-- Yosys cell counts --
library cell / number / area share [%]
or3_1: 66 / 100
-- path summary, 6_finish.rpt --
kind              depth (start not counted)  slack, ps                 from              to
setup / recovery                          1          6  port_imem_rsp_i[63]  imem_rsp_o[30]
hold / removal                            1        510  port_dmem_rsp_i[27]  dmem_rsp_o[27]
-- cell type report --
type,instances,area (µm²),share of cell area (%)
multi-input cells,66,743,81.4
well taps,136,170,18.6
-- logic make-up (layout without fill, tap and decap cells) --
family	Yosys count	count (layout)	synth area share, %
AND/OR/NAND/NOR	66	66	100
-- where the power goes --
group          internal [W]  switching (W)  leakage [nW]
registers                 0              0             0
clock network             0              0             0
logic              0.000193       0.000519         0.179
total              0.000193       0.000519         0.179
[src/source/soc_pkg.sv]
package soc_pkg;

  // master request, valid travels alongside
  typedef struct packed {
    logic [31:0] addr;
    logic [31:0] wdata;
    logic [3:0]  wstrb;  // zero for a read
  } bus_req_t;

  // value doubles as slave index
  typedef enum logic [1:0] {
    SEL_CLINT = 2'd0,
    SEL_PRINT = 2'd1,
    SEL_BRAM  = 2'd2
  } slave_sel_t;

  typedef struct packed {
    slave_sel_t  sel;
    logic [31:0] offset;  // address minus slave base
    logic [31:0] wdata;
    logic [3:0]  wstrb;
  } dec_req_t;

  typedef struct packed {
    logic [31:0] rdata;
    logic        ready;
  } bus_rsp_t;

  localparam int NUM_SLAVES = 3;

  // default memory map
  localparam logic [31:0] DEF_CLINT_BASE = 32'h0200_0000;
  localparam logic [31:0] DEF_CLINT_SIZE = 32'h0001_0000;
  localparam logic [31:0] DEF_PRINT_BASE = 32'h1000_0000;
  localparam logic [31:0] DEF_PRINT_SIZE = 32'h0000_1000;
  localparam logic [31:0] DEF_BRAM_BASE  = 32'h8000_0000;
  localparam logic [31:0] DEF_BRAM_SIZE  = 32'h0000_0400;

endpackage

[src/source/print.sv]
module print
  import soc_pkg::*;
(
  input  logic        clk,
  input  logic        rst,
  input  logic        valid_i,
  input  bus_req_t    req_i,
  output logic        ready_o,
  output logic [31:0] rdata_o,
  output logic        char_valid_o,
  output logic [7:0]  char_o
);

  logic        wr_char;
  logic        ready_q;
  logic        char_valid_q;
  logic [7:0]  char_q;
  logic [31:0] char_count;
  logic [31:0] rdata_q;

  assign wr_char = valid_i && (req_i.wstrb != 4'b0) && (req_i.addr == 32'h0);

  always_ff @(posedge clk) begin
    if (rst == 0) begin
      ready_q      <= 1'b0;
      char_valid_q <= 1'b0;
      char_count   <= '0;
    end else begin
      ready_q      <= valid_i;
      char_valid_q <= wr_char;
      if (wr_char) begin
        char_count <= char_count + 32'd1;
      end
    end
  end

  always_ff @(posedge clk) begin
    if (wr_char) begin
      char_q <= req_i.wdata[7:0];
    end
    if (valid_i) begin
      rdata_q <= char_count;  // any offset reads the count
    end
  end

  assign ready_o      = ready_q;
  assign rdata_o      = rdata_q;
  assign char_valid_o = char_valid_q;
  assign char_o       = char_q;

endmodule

★ ★ ★ ★ ★ ★ ★

> Work task: The lines from the beginning of the records through the line containing "hold / removal" should be reproduced exactly. Include nothing else.

> Solution for this problem:
-- Yosys cell counts --
library cell / number / area share [%]
or3_1: 66 / 100
-- path summary, 6_finish.rpt --
kind              depth (start not counted)  slack, ps                 from              to
setup / recovery                          1          6  port_imem_rsp_i[63]  imem_rsp_o[30]
hold / removal                            1        510  port_dmem_rsp_i[27]  dmem_rsp_o[27]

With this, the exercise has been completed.